Até o último dia 6, a Associação Médica Brasileira (AMB) já havia recebido 2.868 denúncias de profissionais de saúde que se sentem ainda mais vulneráveis à contaminação.

“A saúde mental é um grande desafio”, diz Diniz. “É um plantão muito diferente do que os que a gente tinha. Eu já fiz alguns muitos procedimentos de intubação orotraqueal, para conectar o paciente ao respirador, mas dado o risco da infecção, a gente toma alguns cuidados a mais e isso deixa a gente muito tenso”, conta o médico que também observa a mesma tensão nos colegas.

“O telefone da UTI toca e a equipe fica apreensiva para saber se é alguém pedindo vaga para um paciente com covid, porque o risco de contágio é muito grande.”

Por passar por muito tempo do turno com os equipamentos de proteção, Diniz já está com o rosto marcado. Além disso, ele conta que, depois de várias horas, a vestimenta começa a pesar e limitar os movimentos. “Então, ao final do plantão, a gente está muito mais cansado que ao final de um plantão normal”, diz.

Vida fora do hospital

O medo tão comum entre esses profissionais não se delimita às salas de UTI e aos muros dos hospitais.

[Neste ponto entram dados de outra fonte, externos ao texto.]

$ cat config.mk
export PLATFORM = sky130hd
export DESIGN_NAME = ibrk_unit
export DESIGN_NICKNAME = d
export VERILOG_FILES = /design/src/rtl/ibrk_pkg.sv /design/src/rtl/ibrk_regs.sv /design/src/rtl/ibrk_chan.sv /design/src/rtl/ibrk_issue.sv /design/src/rtl/ibrk_unit.sv
export SDC_FILE = /design/constraint.sdc
export NUM_CORES = 1
export LEC_CHECK = 0
export ABC_AREA = 1
export BUFFER_PORTS_ARGS = -buffer_cell sky130_fd_sc_hd__buf_4
export CAP_MARGIN = 20
export CORE_MARGIN = 1
export CORE_UTILIZATION = 30
export CTS_CLUSTER_SIZE = 14
export DETAILED_ROUTE_END_ITERATION = 6
export HOLD_SLACK_MARGIN = 0.05
export PLACE_DENSITY_LB_ADDON = 0.08
export SKIP_CTS_REPAIR_TIMING = 1
export SLEW_MARGIN = 20
export SYNTH_ARGS = -nofsm -noshare
export SYNTH_HDL_FRONTEND = slang
export SYNTH_HIERARCHICAL = 1
export SYNTH_SLANG_ARGS = --single-unit
export TNS_END_PERCENT = 50
$ cat constraint.sdc
create_clock -name clk -period 2.54 [get_ports clk]
set_input_delay 0.381 -clock clk [delete_from_list [all_inputs] [get_ports clk]]
set_output_delay 0.381 -clock clk [all_outputs]
set_load 0.01 [all_outputs]
$ cat src/rtl/ibrk_pkg.sv
package ibrk_pkg;

   // register word indices
   localparam int unsigned CH_STRIDE = 3;
   localparam int unsigned OFS_ADDR  = 0;
   localparam int unsigned OFS_COND  = 1;
   localparam int unsigned OFS_OP    = 2;
   localparam int unsigned IDX_STAT  = 6;
   localparam int unsigned IDX_DVAL  = 7;
   localparam int unsigned IDX_DMASK = 8;

   // status register bit positions
   localparam int unsigned STAT_SEQ  = 0;
   localparam int unsigned STAT_FLG  = 8;

   localparam int unsigned NUM_CH    = 2;

   typedef struct packed {
      logic fetch_sel;
      logic brk_en;
      logic post_sel;
   } ch_ctl_t;

endpackage

$ cat src/rtl/ibrk_regs.sv
module ibrk_regs
   import ibrk_pkg::*;
#(
   parameter int unsigned ADDR_W = 32,
   parameter int unsigned DATA_W = 32,
   parameter int unsigned REG_AW = 4
) (
   input  logic                clk,
   input  logic                rst_n,
   input  logic                reg_we,
   input  logic [REG_AW-1:0]   reg_addr,
   input  logic [DATA_W-1:0]   reg_wdata,
   output logic [DATA_W-1:0]   reg_rdata,
   input  logic [NUM_CH-1:0]   match_set,
   output logic [ADDR_W-1:0]   ch_addr [NUM_CH],
   output ch_ctl_t             ch_ctl  [NUM_CH],
   output logic                seq_mode,
   output logic                flag0
);

   localparam int unsigned NREG = IDX_DMASK + 1;

   generate
      if (ADDR_W < 2 || ADDR_W > DATA_W) begin : g_bad_w
         $error("ibrk_regs: ADDR_W must lie in 2..DATA_W");
      end
      if ((1 << REG_AW) < NREG) begin : g_bad_aw
         $error("ibrk_regs: REG_AW too small for register map");
      end
   endgenerate

   logic [NUM_CH-1:0] dcmp_q;
   logic [NUM_CH-1:0] flag_q;
   logic [DATA_W-1:0] dval_q, dmask_q;
   logic              seq_q;
   logic              wr_stat;

   assign wr_stat = reg_we && (reg_addr == REG_AW'(IDX_STAT));

   genvar g;
   generate
      for (g = 0; g < NUM_CH; g++) begin : g_ch
         localparam int unsigned BASE = g * CH_STRIDE;
         always_ff @(posedge clk or negedge rst_n) begin
            if (!rst_n) begin
               ch_addr[g] <= '0;
               ch_ctl[g]  <= '0;
               dcmp_q[g]  <= 1'b0;
            end else if (reg_we) begin
               if (reg_addr == REG_AW'(BASE + OFS_ADDR))
                  ch_addr[g] <= reg_wdata[ADDR_W-1:0];
               if (reg_addr == REG_AW'(BASE + OFS_COND)) begin
                  ch_ctl[g].fetch_sel <= reg_wdata[0];
                  dcmp_q[g]           <= reg_wdata[1];
               end
               if (reg_addr == REG_AW'(BASE + OFS_OP)) begin
                  ch_ctl[g].brk_en   <= reg_wdata[0];
                  ch_ctl[g].post_sel <= reg_wdata[1];
               end
            end
         end

         always_ff @(posedge clk or negedge rst_n) begin
            if (!rst_n) flag_q[g] <= 1'b0;
            else        flag_q[g] <= match_set[g] |
                                     (flag_q[g] & ~(wr_stat & reg_wdata[STAT_FLG + g]));
         end

         AST_FLAG_HOLD: assert property (@(posedge clk) disable iff (!rst_n)
            flag_q[g] && !(wr_stat && reg_wdata[STAT_FLG + g]) |=> flag_q[g]);
      end
   endgenerate

   always_ff @(posedge clk or negedge rst_n) begin
      if (!rst_n) begin
         seq_q   <= 1'b0;
         dval_q  <= '0;
         dmask_q <= '0;
      end else if (reg_we) begin
         if (wr_stat)                            seq_q   <= reg_wdata[STAT_SEQ];
         if (reg_addr == REG_AW'(IDX_DVAL))      dval_q  <= reg_wdata;
         if (reg_addr == REG_AW'(IDX_DMASK))     dmask_q <= reg_wdata;
      end
   end

   always_comb begin
      reg_rdata = '0;
      for (int c = 0; c < NUM_CH; c++) begin
         if (reg_addr == REG_AW'(c * CH_STRIDE + OFS_ADDR))
            reg_rdata[ADDR_W-1:0] = ch_addr[c];
         if (reg_addr == REG_AW'(c * CH_STRIDE + OFS_COND))
            reg_rdata[1:0] = {dcmp_q[c], ch_ctl[c].fetch_sel};
         if (reg_addr == REG_AW'(c * CH_STRIDE + OFS_OP))
            reg_rdata[1:0] = {ch_ctl[c].post_sel, ch_ctl[c].brk_en};
      end
      if (reg_addr == REG_AW'(IDX_STAT)) begin
         reg_rdata[STAT_SEQ] = seq_q;
         reg_rdata[STAT_FLG +: NUM_CH] = flag_q;
      end
      if (reg_addr == REG_AW'(IDX_DVAL))  reg_rdata = dval_q;
      if (reg_addr == REG_AW'(IDX_DMASK)) reg_rdata = dmask_q;
   end

   assign seq_mode = seq_q;
   assign flag0    = flag_q[0];

   AST_FLAG_CLEAR: assert property (@(posedge clk) disable iff (!rst_n)
      wr_stat && reg_wdata[STAT_FLG] && !match_set[0] |=> !flag0);

endmodule

$ cat src/rtl/ibrk_chan.sv
module ibrk_chan
   import ibrk_pkg::*;
#(
   parameter int unsigned ADDR_W = 32
) (
   input  logic [ADDR_W-1:0] cfg_addr,
   input  ch_ctl_t           cfg_ctl,
   input  logic              ins_valid,
   input  logic              ins_exec,
   input  logic              ins_dbr,
   input  logic              ins_slot,
   input  logic [ADDR_W-1:0] ins_addr,
   input  logic [ADDR_W-1:0] ins_slot_addr,
   output logic              hit,
   output logic              cand_pre,
   output logic              cand_post
);

   localparam logic [ADDR_W-1:0] CMP_MASK = ~ADDR_W'(1);

   logic armed, live, eq_cur, eq_slot;

   assign armed   = cfg_ctl.fetch_sel & ~cfg_addr[0];
   assign live    = ins_valid & ins_exec;
   assign eq_cur  = ((ins_addr      ^ cfg_addr) & CMP_MASK) == '0;
   assign eq_slot = ((ins_slot_addr ^ cfg_addr) & CMP_MASK) == '0;

   assign hit       = live & armed & eq_cur;
   assign cand_pre  = ~cfg_ctl.post_sel &
                      ((hit & ~ins_slot) | (live & ins_dbr & armed & eq_slot));
   assign cand_post = cfg_ctl.post_sel & hit;

endmodule

$ cat src/rtl/ibrk_issue.sv
module ibrk_issue
   import ibrk_pkg::*;
#(
   parameter int unsigned ADDR_W = 32
) (
   input  logic              clk,
   input  logic              rst_n,
   input  logic [NUM_CH-1:0] cand_pre,
   input  logic [NUM_CH-1:0] cand_post,
   input  logic [NUM_CH-1:0] brk_en,
   input  logic              seq_mode,
   input  logic              flag0,
   input  logic              block_int,
   input  logic              ins_valid,
   input  logic              ins_exec,
   input  logic              ins_slot,
   input  logic [ADDR_W-1:0] ins_addr,
   output logic              brk_req,
   output logic              brk_chan,
   output logic [ADDR_W-1:0] brk_addr
);

   logic [NUM_CH-1:0] gate, pre_ok, post_ok;
   logic              pend_v, pend_ch;
   logic              deliver, fire, fire_ch;

   genvar g;
   generate
      for (g = 0; g < NUM_CH; g++) begin : g_gate
         if (g == 0) begin : g_first
            assign gate[g] = brk_en[g] & ~seq_mode;
         end else begin : g_second
            assign gate[g] = brk_en[g] & (~seq_mode | flag0);
         end
      end
   endgenerate

   assign pre_ok  = cand_pre  & gate;
   assign post_ok = cand_post & gate;
   assign deliver = pend_v & ins_valid & ins_exec & ~ins_slot;
   assign fire    = (deliver | (|pre_ok)) & ~block_int;
   assign fire_ch = deliver ? pend_ch : ~pre_ok[0];

   always_ff @(posedge clk or negedge rst_n) begin
      if (!rst_n) begin
         pend_v  <= 1'b0;
         pend_ch <= 1'b0;
      end else if (|post_ok) begin
         pend_v  <= 1'b1;
         pend_ch <= ~post_ok[0];
      end else if (deliver) begin
         pend_v  <= 1'b0;
      end
   end

   always_ff @(posedge clk or negedge rst_n) begin
      if (!rst_n) begin
         brk_req  <= 1'b0;
         brk_chan <= 1'b0;
         brk_addr <= '0;
      end else begin
         brk_req <= fire;
         if (fire) begin
            brk_chan <= fire_ch;
            brk_addr <= ins_addr;
         end
      end
   end

   AST_BLOCK_QUIET: assert property (@(posedge clk) disable iff (!rst_n)
      block_int |=> !brk_req);
   AST_OVERRUN_QUIET: assert property (@(posedge clk) disable iff (!rst_n)
      ins_valid && !ins_exec |=> !brk_req);
   AST_IDLE_QUIET: assert property (@(posedge clk) disable iff (!rst_n)
      !ins_valid |=> !brk_req);
   AST_SEQ_CH1_ONLY: assert property (@(posedge clk) disable iff (!rst_n)
      seq_mode && !pend_v |=> !brk_req || brk_chan);

endmodule

$ cat src/rtl/ibrk_unit.sv
module ibrk_unit
   import ibrk_pkg::*;
#(
   parameter int unsigned ADDR_W = 32,
   parameter int unsigned DATA_W = 32,
   parameter int unsigned REG_AW = 4
) (
   input  logic              clk,
   input  logic              rst_n,
   input  logic              reg_we,
   input  logic [REG_AW-1:0] reg_addr,
   input  logic [DATA_W-1:0] reg_wdata,
   output logic [DATA_W-1:0] reg_rdata,
   input  logic              ins_valid,
   input  logic [ADDR_W-1:0] ins_addr,
   input  logic              ins_exec,
   input  logic              ins_dbr,
   input  logic              ins_slot,
   input  logic [ADDR_W-1:0] ins_slot_addr,
   input  logic              block_int,
   output logic              brk_req,
   output logic              brk_chan,
   output logic [ADDR_W-1:0] brk_addr
);

   logic [ADDR_W-1:0] ch_addr [NUM_CH];
   ch_ctl_t           ch_ctl  [NUM_CH];
   logic [NUM_CH-1:0] hit, cand_pre, cand_post, brk_en;
   logic              seq_mode, flag0;

   ibrk_regs #(.ADDR_W(ADDR_W), .DATA_W(DATA_W), .REG_AW(REG_AW)) u_regs (
      .clk       (clk),
      .rst_n     (rst_n),
      .reg_we    (reg_we),
      .reg_addr  (reg_addr),
      .reg_wdata (reg_wdata),
      .reg_rdata (reg_rdata),
      .match_set (hit),
      .ch_addr   (ch_addr),
      .ch_ctl    (ch_ctl),
      .seq_mode  (seq_mode),
      .flag0     (flag0)
   );

   genvar g;
   generate
      for (g = 0; g < NUM_CH; g++) begin : g_cmp
         ibrk_chan #(.ADDR_W(ADDR_W)) u_chan (
            .cfg_addr      (ch_addr[g]),
            .cfg_ctl       (ch_ctl[g]),
            .ins_valid     (ins_valid),
            .ins_exec      (ins_exec),
            .ins_dbr       (ins_dbr),
            .ins_slot      (ins_slot),
            .ins_addr      (ins_addr),
            .ins_slot_addr (ins_slot_addr),
            .hit           (hit[g]),
            .cand_pre      (cand_pre[g]),
            .cand_post     (cand_post[g])
         );
         assign brk_en[g] = ch_ctl[g].brk_en;
      end
   endgenerate

   ibrk_issue #(.ADDR_W(ADDR_W)) u_issue (
      .clk       (clk),
      .rst_n     (rst_n),
      .cand_pre  (cand_pre),
      .cand_post (cand_post),
      .brk_en    (brk_en),
      .seq_mode  (seq_mode),
      .flag0     (flag0),
      .block_int (block_int),
      .ins_valid (ins_valid),
      .ins_exec  (ins_exec),
      .ins_slot  (ins_slot),
      .ins_addr  (ins_addr),
      .brk_req   (brk_req),
      .brk_chan  (brk_chan),
      .brk_addr  (brk_addr)
   );

   AST_LSB_SILENT: assert property (@(posedge clk) disable iff (!rst_n)
      ch_addr[0][0] && ch_addr[1][0] && !brk_req |=> !brk_req);

endmodule

==> flow_summary.yaml <==
finish:
  drive_above_1_share_pct: 16.3
  final_nets: 1675
  n_antenna_cell: 0
  fin_util_pct: 38.1
  syn2layout_area_growth_pct: 24.8
  fill_cells: 3539
synthesis:
  yosys-top-cells-area: "dfrtp_1 (44%), nand2_1 (21%), inv_1 (7.7%), nand3_1 (3.9%), o21ai_1 (3.8%)"
  ys.flop_type: "dfrtp_1"
  yosys_warnings: 6
  postSynthAreaPerCell_sq_um: 7.07
  synth.cell_area_sq_um: 9930
  synthTopCellsByCount: "nand2_1 (558), inv_1 (204), dfrtp_1 (175)"
  synth_top_area_share_pct: 44.1
  postSynth.asyncResetShare_pct: 100
  syn_inst: 1405
  synth_area_leader_cell: "dfrtp_1"
  synth_edf_count: 0
  syn-num-nets: 1513
  ys_seq_area_share_pct: 44.1
  yosysMostFrequentCell: "nand2_1"
  synth_cell_types: 30
  ys_seq_elements: 175
cts:
  worstSkewPairLatency_ps: 450
  cts_sinks: 175
  clk_pin_slew_ps: 80
  cts-root-buf: "clkbuf_16"
  cts_tree: "yes"
  cts_made_buffers: 17
  htreeDepth: 4
  clockBufferDepth: 2
min_path:
  whs_path_depth: 3
  worstHoldEndpoint: "u_issue/brk_addr[0]"
  hp-class: "in -> reg"
  min-delay-start: "ins_addr[0]"
pwr:
  clkPwrFrac_pct: 35.6
  combPwrFrac_pct: 19.6
  p_per_area_nw_per_um2: 670
  p_int_mw: 5.69
  pwr-share-seq_pct: 44.8
  p_switching_mw: 2.62
  ir_drop_mv: 0.463
  power_leakage_nw: 6.54
  sw_frac_of_total_pct: 31.5
grt:
  grt_overflow: 0
  grt.total_usage_pct: 20.9
  antenna_found_initial: 1
  grt_start_max_net_pins: 67
  grt_pass1_wl_um: 52200
  grt_pass1_vias: 8714
routing:
  ant_nets: 0
  routedWlPerCell_um: 16.9
  dr.pass1.iters: 5
  via_per_inst: 4.52
  drt-initial-drc-count: 568
  drc: 0
  finalWirelength_um: 34200
  vias: 9132
setup_path:
  r2r_cells: 13
  crit_type: "reg -> reg"
  r2r-end: "u_issue/brk_addr[8]"
  arrival_ps: 2760
  cp_max_fo: 16
  r2r_start: "u_regs/ch_addr[0]"
  cp-end-kind: "register"
  reg2reg_slack_ps: 170
  cp-start-kind: "register"
  cp.required_ps: 2930
floorplanning:
  die_width_um: 184
  initial_utilization_pct: 30.5
  core_sq_um: 32500
  dieArea_sq_um: 33800
  dieHeight_um: 184
  rows: 66
  ios: 174
sta:
  worst_pin_slew_ps: 734
  grt_setup_unrepaired: "no"
  fmax_ghz: 0.421
  slew_violations: 0
  setup_tns_ps: 0
  min_period_ps: 2370
  hold_violations: 0
  fin_skew_ps: 14.1
  setup_violations: 0
  max-slew-margin-rel_pct: 51.1
  period_share_pct: 93.4
job:
  cap_violations: 0
placed_design:
  hpwl_um: 25400
  numPortBuffers: 172
  gp_congestion: 0.841
status:
  status: "complete, no violations"
==> logic make-up (layout without fill, tap and decap cells) <==
group	after synthesis	after routing	synth area share, %
xor gates and xnor gates	40	40	3.53
buffers and inverters	258	430	10.8
AOI/OAI and AO/OA	163	163	8.45
and+or+nand+nor	769	771	33.1
DFF	175	175	44.1
==> through the flow <==
step | cells | hold slack, ps | total power, mW | worst slack (ps) | cell area [sq um]
floorplan | 1405 | 85.4 | 4.64 | 779 | 9930
global placement | 1987 | 319 | 5.40 | 176 | 11700
detailed placement | 1987 | 319 | 5.43 | 134 | 11700
CTS | 2018 | -171 | 8.42 | 144 | 12300
global route | 2021 | 169 | 8.85 | 18.0 | 12400
finish | 2021 | 178 | 8.31 | 167 | 12400
==> flip-flops by register name (all words and copies together), names as in the netlist <==
signal	count
u_issue/brk_addr	32
u_issue/brk_chan	1
u_issue/brk_req	1
u_issue/pend_ch	1
u_issue/pend_v	1
u_regs/ch_addr	64
u_regs/ch_ctl	6
u_regs/dcmp_q	2
u_regs/dmask_q	32
u_regs/dval_q	32
u_regs/flag0	1
u_regs/flag_q	1
u_regs/seq_mode	1
==> worst max-delay path, cell delays in order, from the launching register on <==
cell	delay, ps
dfrtp_1	400
inv_1	60
nand2_1	70
nor2_1	240
o21ai_1	110
nor2_1	110
nand2_1	100
nor2_1	150
nand3_1	100
a21oi_2	270
nand3_2	230
nand3_4	280
nand3_1	110
nand2_1	80
==> worst max path at each step <==
stage	start	cells after the start	to	slack (ps)
detailed placement	ins_valid	13	u_issue/brk_addr[9]	130
finish	u_regs/ch_addr[0]	13	u_issue/brk_addr[8]	170
CTS	u_regs/ch_addr[0]	13	u_issue/brk_addr[9]	140
floorplan	u_regs/ch_addr[32]	15	u_issue/brk_addr[0]	780
global route	u_regs/ch_addr[0]	13	u_issue/brk_addr[31]	20
global placement	ins_valid	13	u_issue/brk_addr[9]	180
==> per-layer routing <==
| layer | GRT usage, % | vias to the layer above | share of wire, % |
|---|---|---|---|
| met3 | 3.25 | 17 | 4.5 |
| met2 | 33.3 | 223 | 46 |
| met5 | 0 | - | 0.041 |
| li1 | - | 4697 | - |
| met1 | 29.7 | 4193 | 49 |
| met4 | 4.97 | 2 | 1.0 |
==> layout by cell type (no fill, tap or decap), types with 40 or more instances in the layout <==
cell / instances
nand3_1: 76
nand2_1: 558
nand4_1: 45
nor2_1: 62
dfrtp_1: 175
xnor2_1: 40
inv_1: 204
o21ai_1: 76
o21ai_0: 73
buf_4: 182
==> cell type report <==
type,count,area (sq um),share of cell area [%]
clock inverters,14,226,1.83
flip-flops and latches,175,4380,35.3
inverters,209,785,6.33
clock buffers,17,425,3.43
repair buffers,190,1510,12.2
well taps,442,553,4.46
multi-input cells,974,4520,36.5
==> power by group through the flow <==
stage / clock (mW) / combinational, mW / sequential (mW)
6_report: 2.96 / 1.63 / 3.72
5_1_grt: 3.16 / 1.88 / 3.81
4_1_cts: 3.04 / 1.65 / 3.73
3_5_place_dp: 0 / 1.64 / 3.78
3_3_place_gp: 0 / 1.62 / 3.78
2_1_floorplan: 0 / 1.04 / 3.60
Note: power is estimated with default switching activity, not from simulation.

Ele os acompanha na ida ao trabalho e na volta para casa diariamente e vai aumentando à medida que a pandemia avança.

“A volta pra casa está muito difícil”, diz a enfermeira intensivista Karine Góes, que mora no Irajá, na zona norte do Rio de Janeiro, e trabalha em um hospital privado na Barra da Tijuca, na zona oeste.

Para chegar até lá, ela pega dois ônibus e um metrô. É quando o distanciamento social torna-se impossível de acontecer. “Diminuíram as conduções, e as pessoas infelizmente não estão respeitando o certo, os ônibus só deveriam sair sem passageiros aglomerados em pé, mas isso aqui no Rio não existe. A última condução que pego, é um ônibus pequeno, que só tem saído lotado do ponto final”, conta.

enfermeira

Crédito: Arquivo pessoalKarine relata dias estressantes e tumultuados no hospital

Karine mora com o padrinho e, desde que começou a cuidar de pacientes com covid-19, passou a evitar contato com ele e com o restante da família. Ela procura ficar isolada em seu quarto, além de tomar todos os cuidados ao chegar em casa.

“Deixo meus sapatos e mochila na área, já coloco todas as minhas roupas para ser lavadas, já separamos talheres, copos, pratos, tenho lavado minhas louças separadamente. Quando utilizo banheiro, ou outras coisas de uso comum, fazemos a higienização depois com álcool gel ou água sanitária.”

post no facebook de enfermeira

Esses cuidados são comuns entre aqueles que trabalham em contato direto com o vírus. Para preservar a família do risco de se contaminar, o médico Pedro Diniz se mudou para a casa de um amigo.

“Eu tenho dois filhos pequenos, um de 4 anos e outro de 5 meses, e para protegê-los estou evitando contato com eles há praticamente uma semana. Eu estou ficando na casa de um amigo que mora sozinho, que tem um chuveiro do lado de fora, no quintal, então, eu tomo um banho lá e estou pernoitando na casa dele.”


Risco real

A enfermeira Karine Góes também conta que os dias têm sido muito estressantes no hospital. “Alguns amigos meus começaram a apresentar sintomas da covid-19, alguns foram afastados e conheço alguns que estão indo trabalhar normalmente, nenhum positivado ainda porque não estão sendo feito os testes em pessoas que não apresentam sintomas graves”, diz.

Ainda não há dados concretos sobre o número geral de profissionais da linha de frente contaminados no Brasil, porém sabe-se que o risco de contaminação é alto e inúmeros hospitais já precisaram afastar não só médicos e enfermeiros, como também equipe da limpeza, recepção e manutenção.

Na cidade de São Paulo, a mais afetada pelo vírus, o hospital Sírio Libanês mandou 104 funcionários para casa no final de março. O Albert Einstein, também na capital paulista, afastou outros 348.

Embora exauridos pela pandemia, enfrentando medos e tendo que fazer renúncias emocionais para preservar a saúde de familiares, a única coisa que não passa pela cabeça desses profissionais é abandonar as trincheiras do combate ao coronavírus.

“Tenho consciência do meu trabalho e sei que indo trabalhar, estou ajudando alguém que precisa dos meus cuidados. E isso me conforta”, diz Karine.